Discover more from Mike’s Blog
Calibration of Sports Betting Markets
More Evidence from the Original Prediction Markets
This is a continuation of a previous analysis I did using some data from sports betting markets. I’m not a huge sports person, but I’m interested in prediction markets and my idea was that maybe we can learn about prediction markets by analyzing sports betting markets. After all, they’re based on the same fundamental principles as political prediction markets (like PredictIt and Kalshi), but they’ve been around much longer, are less controversial, more legal, and have tons of publicly available data.
The previous analysis was about comparing sports betting market implied probabilities to Nate Silver’s forecasts. In that post, I only included Brier scores, since I think that’s the best metric to use for forecast comparisons (I’m open to being convinced to switch to log-odds, but have not been persuaded yet). But I wish I had included regular calibration plots too, since those are more intuitive for people who want to get a sense of how accurate forecasts are.
Anyway, this post has the calibration plots and tables for the same sports betting datasets I analyzed in the previous post. I’m partly posting this because I think some of my subscribers might be interested to see them, and I’m also partly posting it for myself to use as a reference in future writing. As I mentioned before, there isn’t a lot of publicly available data yet on political / current-event prediction markets, so when advocating in favor of prediction markets I think it can be useful to show how well calibrated sports betting markets are as a general proof of concept.

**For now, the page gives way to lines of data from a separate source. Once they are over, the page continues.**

==> config.mk <==
export PLATFORM = sky130hd
export DESIGN_NAME = ooo_backend_top
export DESIGN_NICKNAME = d
export VERILOG_FILES = /design/src/hdl/ooo_pkg.sv /design/src/hdl/alu_unit.sv /design/src/hdl/issue_decode.sv /design/src/hdl/mult_unit.sv /design/src/hdl/ooo_backend_top.sv /design/src/hdl/retire_unit.sv /design/src/hdl/rob.sv
export VERILOG_INCLUDE_DIRS = /design/src /design/src/include
export SDC_FILE = /design/constraint.sdc
export NUM_CORES = 2
export LEC_CHECK = 0
export BUFFER_PORTS_ARGS = -buffer_cell sky130_fd_sc_hd__buf_2
export CORE_MARGIN = 2
export CORE_UTILIZATION = 40
export CTS_CLUSTER_SIZE = 14
export DETAILED_ROUTE_END_ITERATION = 16
export GPL_ROUTABILITY_DRIVEN = 0
export PLACE_DENSITY = 0.59
export REMOVE_ABC_BUFFERS = 1
export SETUP_SLACK_MARGIN = 0.3
export SYNTH_ARGS = -nofsm -noshare
export SYNTH_HDL_FRONTEND = slang
export SYNTH_SLANG_ARGS = --single-unit
export TNS_END_PERCENT = 20
==> constraint.sdc <==
create_clock -name clk -period 8 [get_ports clk]
set_clock_uncertainty 0.2 [all_clocks]
set_input_delay 1.6 -clock clk [delete_from_list [all_inputs] [get_ports clk]]
set_output_delay 1.6 -clock clk [all_outputs]
set_load 0.01 [all_outputs]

Very Short Explanation of Calibration Plots: Let’s say that I predict a 40% chance of rain tomorrow, and then it ends up raining. Does that mean that I got it wrong? Well, no… 40% isn’t zero. Things that have 40% probability happen sometimes. But I didn’t get it right either. For a single probabilistic forecast, you can never really say if it was right or wrong, unless you forecast something with 0% or 100% chance.1
But with a large collection of predictions, we can say if someone is well-calibrated or not. Being well-calibrated means that things I forecast with about 40% chance tend to happen about 40% of the time, things I forecast with about 80% chance tend to happen about 80% of the time, and so on.
Here are the results for MLB (baseball), NFL (football), NBA (basketball), NHL (hockey), and NCAA (college football), for the 2016 - 2020 seasons. Each event is a game, and each forecast is whether the home team will win (as in the previous post), and the data is from Sportsbook Reviews Online (same source as before).

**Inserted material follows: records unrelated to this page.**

File: src/design/glb_pkg.sv
// Tile sizes, bank packet structs, APB structs, DMA header and register offsets
package glb_pkg;

    // Word and address widths
    localparam int DATA_WIDTH      = 32;
    localparam int BANKS_PER_TILE  = 2;
    localparam int BANK_ADDR_WIDTH = 8;
    localparam int GLB_ADDR_WIDTH  = 9;
    // Upper word address bits pick the bank
    localparam int BANK_SEL_WIDTH  = GLB_ADDR_WIDTH - BANK_ADDR_WIDTH;
    localparam int APB_ADDR_WIDTH  = 12;

    // Register byte offsets, bit 11 set
    localparam logic [APB_ADDR_WIDTH-1:0] REG_ST_START = 12'h800;
    localparam logic [APB_ADDR_WIDTH-1:0] REG_ST_NUM   = 12'h804;
    localparam logic [APB_ADDR_WIDTH-1:0] REG_LD_START = 12'h808;
    localparam logic [APB_ADDR_WIDTH-1:0] REG_LD_NUM   = 12'h80C;
    localparam logic [APB_ADDR_WIDTH-1:0] REG_CTRL     = 12'h810;
    localparam logic [APB_ADDR_WIDTH-1:0] REG_STATUS   = 12'h814;

    // Bank write
    typedef struct packed {
        logic                      wr_en;
        logic [GLB_ADDR_WIDTH-1:0] wr_addr;
        logic [DATA_WIDTH-1:0]     wr_data;
    } wr_packet_t;

    // Bank read request
    typedef struct packed {
        logic                      rd_en;
        logic [GLB_ADDR_WIDTH-1:0] rd_addr;
    } rdrq_packet_t;

    // Bank read response
    typedef struct packed {
        logic                  rd_data_valid;
        logic [DATA_WIDTH-1:0] rd_data;
    } rdrs_packet_t;

    // One DMA run, count is one bit wider to hold a full tile
    typedef struct packed {
        logic [GLB_ADDR_WIDTH-1:0] start_addr;
        logic [GLB_ADDR_WIDTH:0]   num_words;
    } dma_header_t;

    // APB master to slave
    typedef struct packed {
        logic                      psel;
        logic                      penable;
        logic                      pwrite;
        logic [APB_ADDR_WIDTH-1:0] paddr;
        logic [DATA_WIDTH-1:0]     pwdata;
    } apb_req_t;

    // APB slave to master
    typedef struct packed {
        logic [DATA_WIDTH-1:0] prdata;
        logic                  pready;
        logic                  pslverr;
    } apb_rsp_t;

endpackage

File: src/design/glb_load_dma.sv
// glb_load_dma: sequential bank reads forwarded as a registered stream with done pulse
`timescale 1ns/1ps

module glb_load_dma (
    input  logic                           clk,
    input  logic                           reset,
    input  glb_pkg::dma_header_t           header,
    input  logic                           start_pulse,
    output glb_pkg::rdrq_packet_t          rdrq_packet,
    input  glb_pkg::rdrs_packet_t          rdrs_packet,
    output logic [glb_pkg::DATA_WIDTH-1:0] stream_data_g2f,
    output logic                           stream_data_valid_g2f,
    output logic                           done_pulse
);

    // Request side
    logic                               rq_active;
    logic [glb_pkg::GLB_ADDR_WIDTH-1:0] rq_addr;
    logic [glb_pkg::GLB_ADDR_WIDTH:0]   rq_remaining;
    // Response side
    logic [glb_pkg::GLB_ADDR_WIDTH:0]   rs_remaining;
    logic [glb_pkg::DATA_WIDTH-1:0]     data_q;
    logic                               valid_q;
    logic                               done_q;

    assign rdrq_packet.rd_en   = rq_active;
    assign rdrq_packet.rd_addr = rq_addr;

    // One read per cycle, never stalled
    always_ff @(posedge clk) begin
        if (reset) begin
            rq_active    <= 1'b0;
            rq_addr      <= '0;
            rq_remaining <= '0;
        end else if (start_pulse) begin
            rq_active    <= (header.num_words != '0);
            rq_addr      <= header.start_addr;
            rq_remaining <= header.num_words;
        end else if (rq_active) begin
            rq_addr      <= rq_addr + 1'b1;
            rq_remaining <= rq_remaining - 1'b1;
            if (rq_remaining == 1) begin
                rq_active <= 1'b0;
            end
        end
    end

    // Count returning words, done rides with the last one
    always_ff @(posedge clk) begin
        if (reset) begin
            rs_remaining <= '0;
            valid_q      <= 1'b0;
            done_q       <= 1'b0;
        end else begin
            valid_q <= rdrs_packet.rd_data_valid;
            done_q  <= rdrs_packet.rd_data_valid & (rs_remaining == 1);
            if (start_pulse) begin
                rs_remaining <= header.num_words;
            end else if (rdrs_packet.rd_data_valid) begin
                rs_remaining <= rs_remaining - 1'b1;
            end
        end
    end

    // Registered stream word
    always_ff @(posedge clk) begin
        if (rdrs_packet.rd_data_valid) begin
            data_q <= rdrs_packet.rd_data;
        end
    end

    assign stream_data_g2f       = data_q;
    assign stream_data_valid_g2f = valid_q;
    assign done_pulse            = done_q;

endmodule

File: config.mk
export PLATFORM = sky130hd
export DESIGN_NAME = glb_load_dma
export DESIGN_NICKNAME = d
export VERILOG_FILES = /design/src/design/glb_pkg.sv /design/src/design/glb_load_dma.sv
export SDC_FILE = /design/constraint.sdc
export NUM_CORES = 1
export LEC_CHECK = 0
export ABC_AREA = 1
export BUFFER_PORTS_ARGS = -buffer_cell sky130_fd_sc_hd__buf_2
export CAP_MARGIN = 20
export CORE_MARGIN = 4
export CORE_UTILIZATION = 45
export CTS_CLUSTER_DIAMETER = 50
export DETAILED_ROUTE_END_ITERATION = 16
export PLACE_DENSITY = 0.86
export SLEW_MARGIN = 15
export SYNTH_ARGS = -nofsm -noshare
export SYNTH_HDL_FRONTEND = slang
export SYNTH_SLANG_ARGS = --single-unit
File: constraint.sdc
create_clock -name clk -period 1.18 [get_ports clk]
set_input_delay 0.236 -clock clk [delete_from_list [all_inputs] [get_ports clk]]
set_output_delay 0.236 -clock clk [all_outputs]
set_load 0.01 [all_outputs]
== After elaboration in Yosys (flattened, before gate mapping) ==
Cells that the tools add are included.
Storage, ports and cells
  flip-flop bits (word level): 64
  input bits: 55
  output and inout port bits: 44
Operators by class
  add/sub/neg operators: 3
  equal/unequal tests: 2
  mux-type cells: 9
  bitwise logic cells: 1
  reduce and logical (&&, ||, !) cells: 3
Operators with widths (count)
  10-bit 2-to-1 mux: 4
  10-bit by 1-bit == test with 1-bit output (second input constant): 2
  10-bit by 1-bit subtractor with 10-bit output (second input constant): 2
  9-bit 2-to-1 mux: 2
  10-bit nonzero test: 1
  9-bit by 1-bit adder with 9-bit output (second input constant): 1
  2-bit nonzero test: 2
  1-bit 2-to-1 mux: 3
  1-bit AND: 1

== Logic depth before layout (Yosys ltp) ==
  depth in word-level cells: 4
  mapped depth: 9
  mapped depth without buffers: 9

== Least setup slack after synthesis ==
Ideal clock, no wire load.
  kind: register to register
  from: register rs_remaining[0] (netlist name)
  to: register rs_remaining[6] (netlist name)
  setup time: 0.132 ns
  data arrival time: 1.103 ns
  path slack: -0.055 ns
  stages on the path, launching flop included: 10
  path through: dfxtp_1 inv_1 ha_1 nand2_1 nor2_2 nand2_1 nand2_1 nand2_1 nand2_1 a21oi_1
Between the ends
  longest elaborated chain between the ends: 3
RTL lines
  start: declaration: line glb_load_dma.sv:21  | logic [glb_pkg::GLB_ADDR_WIDTH:0] rs_remaining;
  start signal: assignment: line glb_load_dma.sv:58  | rs_remaining <= header.num_words;
  start signal: assignment: line glb_load_dma.sv:60  | rs_remaining <= rs_remaining - 1'b1;
  10-bit by 1-bit subtractor with 10-bit output: line glb_load_dma.sv:60
  10-bit 2-to-1 mux: line glb_load_dma.sv:59  | end else if (rdrs_packet.rd_data_valid) begin
  10-bit 2-to-1 mux: line glb_load_dma.sv:57  | if (start_pulse) begin
Every way passes these cells. The select of a mux whose other input is x is not followed.
A chain may end at the register's enable or synchronous reset.

== Final worst setup path ==
  from: register rs_remaining[1] (netlist name)
  to: register rs_remaining[8] (netlist name)
The elaborated chain is that of the path after synthesis.

==> impl_metrics.tcl <==
set metrics [dict create \
    run_status "complete, but fails checks" \
    failed_checks "setup timing" \
    cp-end-kind "flop" \
    whs_ns 0.0637 \
    grt_pass1_wl_um 11600 \
    cts_root_buf "clkbuf_8" \
    grt_setup_unrepaired "yes" \
    switching_power_share_of_the_total 0.267 \
    internal_power_consumption_uw 4130 \
    dpl-instance-area_um2 3530 \
    tritoncts "yes" \
    power_per_cell_area_nw_per_um2 1410 \
    clk_latency_ns 0.34 \
    max_freq_mhz 839 \
    layout_common_cells "buf_2 (94), nand2_1 (69), inv_1 (36)" \
    period_utilization 1.01 \
    detailedRoute.firstPassIterationCount 4 \
    report.final.slew_viol_count 0 \
    number_of_global_route_vias_before_repair 2545 \
    yosys_warnings 0 \
    worst-path-max-fanout 5 \
    synth.largest_area_cell "edfxtp_1" \
    fp.dieW_um 87.6 \
    finalSetupViolCount 2 \
    layout-drive-gt1-share 0.406 \
    wl_per_cell_um 14.8 \
    nNetsFinal 508 \
    count_of_input_and_output_buffers 98 \
    diodes 0 \
    gp_congestion 0.849 \
    worst_slew_margin_rel 0.812 \
    initial_utilization 0.473 \
    cp-start-kind "flop" \
    design.die.area_um2 7670 \
    final_common_cell "buf_2" \
    power.net_switching_uw 1500 \
    total_clock_buffers_created_by_cts 9 \
    global_route.usage.total 0.197 \
    cts-htree-levels 3 \
    global_route.overflow_total 0 \
    core_area_um2 6030 \
    dr_total_vias 2776 \
    clkPwrFrac 0.364 \
    synth_area_per_cell_um2 8.85 \
    cell_count_after_synthesis 322 \
    hold_viol 0 \
    max_rail_drop_vdd_v 0.000912 \
    cts-hold-fix-buffers 0 \
    core.rowCount 28 \
    clock_sink_count 64 \
    critPathRequiredTime_ns 1.45 \
    clkSlewWorstSetupHoldPaths_ns 0.07 \
    numPlacedInstances 505 \
    fin_skew_ns 0.00677 \
    cts_max_path_buffers 2 \
    finalWirelength_um 7820 \
    detailed_place_hpwl_um 5540 \
    die_h_um 87.6 \
    power_frac_seq 0.466 \
    drc_errors 0 \
    ios 99 \
    layout_min_cycle_time_ns 1.19 \
    drtIter0Drc 169 \
    syn2layout_area_growth_pct 39.7 \
    synthDistinctLibCells 28 \
    synth_top_cell_area_share 0.337 \
    part_of_the_yosys_area_used_for_sequential_elements 0.562 \
    arrival_ns 1.46 \
    p_leak_uw 0.00182 \
    avgViaCountPerCell 5.26 \
    min_path_type "in -> reg" \
    final.setup.worst_slack_ns -0.0125 \
    max_cap_violation_count 0 \
    synth.net_count 382 \
    synth.ff_latch_count 64 \
    synthesis.area_um2 2850 \
    combPwrFrac 0.171 \
    netlist_top_cells_area "edfxtp_1 (34%), dfxtp_1 (22%), nand2_1 (9.5%)" \
    max_slew.worst_pin.slew_ns 0.282 \
    grt_start_max_net_pins 24 \
    stdcell_count 528 \
    finalInstanceArea_um2 3980 \
    worstSetupPathType "reg -> reg" \
    ant_nets 0 \
    antenna_found_initial 0 \
]
==> state kept, by name, indices dropped and copies added (netlist names) <==
signal                 count
stream_data_valid_g2f      1
rs_remaining              10
stream_data_g2f           32
done_pulse                 1
rq_addr                    9
rq_remaining              10
rq_active                  1
==> kinds of logic (layout without fill, tap and decap cells) <==
family / after synthesis / in the layout / synth area share
XOR/XNOR: 4 / 4 / 0.0123
adder cells (fa/ha/maj): 5 / 5 / 0.0220
flip-flops: 64 / 64 / 0.562
buffers and inverters: 50 / 181 / 0.0725
AND/OR/NAND/NOR: 134 / 134 / 0.208
AO/OA/AOI/OAI: 65 / 65 / 0.123
==> per-stage QoR <==
stage	TNS (ns)	util	total power [µW]	setup slack, ns
6_report	-0.0156	0.661	5630	-0.0125
5_1_grt	-0.637	0.661	5890	-0.109
4_1_cts	0	0.629	5510	0.00459
3_5_place_dp	-0.144	0.586	3480	-0.0520
3_3_place_gp	0	0.586	3440	0.0223
2_1_floorplan	-0.00367	-	3100	-0.00367
==> worst paths after layout <==
| check | from | to | slack [ns] | cells after the start |
|---|---|---|---|---|
| setup / recovery | rs_remaining[1] | rs_remaining[8] | -0.01 | 8 |
| hold / removal | rdrs_packet[18] | stream_data_g2f[18] | 0.06 | 1 |
| setup reg to reg | rs_remaining[1] | rs_remaining[8] | -0.01 | 8 |
| hold reg to reg | rq_remaining[4] | rq_remaining[4] | 0.53 | 2 |
==> critical path, stage by stage (launching register included) <==
cell,delay (ns)
dfxtp_2,0.34
inv_2,0.08
ha_4,0.15
nand2_4,0.05
nor2_4,0.15
nand3_2,0.08
nand2_1,0.07
nand3_1,0.06
a21oi_1,0.16
==> timing repair <==
action	in CTS	in global routing
gates resized for setup	13	40
endpoints found under the hold margin	0	0
endpoints found under the setup margin	10	25
pin swaps	4	17
setup buffers	0	7
==> power groups by stage <==
stage / clock (µW) / combinational [µW] / sequential [µW]
after floorplan: 0 / 398 / 2710
after global placement: 0 / 795 / 2640
after detailed placement: 0 / 827 / 2650
after CTS: 2050 / 853 / 2610
after global routing: 2190 / 1060 / 2640
final: 2050 / 961 / 2620
==> cell type report <==
class                           count  area, µm²
Clock buffer                       11        131
Clock inverter                      5       81.3
Fill cell                         490       2040
Inverter                           42        160
Multi-Input combinational cell    208       1170
Sequential cell                    64       1630
Tap cell                           75       93.8
Timing Repair Buffer              123        718
==> Yosys cell counts <==
master    instances
clkinv_2          1
inv_2             1
o21ai_1           1
edfxtp_1         32
nor2_4            2
clkbuf_1          3
ha_1              5
a31oi_1           7
o21ai_0          19
or2_4             1
buf_2             2
buf_6             1
xnor2_1           1
nor2_2            6
nand3b_1          1
inv_1            40
nand4_1           7
o221ai_1          1
nand3_1          21
nand2_2           2
nor2_1           21
buf_4             2
a21oi_1          32
xor2_1            3
nor4_1            1
dfxtp_1          32
nand2_1          72
a22oi_1           5
==> per-layer routing <==
layer  up-vias  GRT usage  wire length, µm
met4         0     0.0934              160
met1      1262      0.247             3190
met3        14     0.0414              850
li1       1329          -                -
met5         -          0                0
met2       171      0.325             3620
No activity file was read; power rests on OpenSTA's default activity.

The plots are just standard calibration plots, with the outcome fraction plotted against the binned probabilities (the center of the bin, to be specific). The dots are scaled based on how many forecasts fell into that bin.
[QUICK METHODOLOGY NOTE – in sports betting, the odds are purposely set up in a way that the raw implied probabilities sum to less than 1 (usually like 0.98 or so), so that the bookies are guaranteed to make money regardless of the outcome. I decided to correct this for my analysis, and normalize the implied probabilities so that they sum to 1. I think this makes sense in terms of comparing prediction accuracy, but if anyone has a good counter-argument for why I should not do this, please let me know and I’ll consider it.]
As you can see, the betting markets are remarkably well-calibrated.
Like Bloomberg News, who predicted a 100% chance of a recession last year. It didn’t happen, so if we’re going by log-odds scoring they’re now at negative infinity.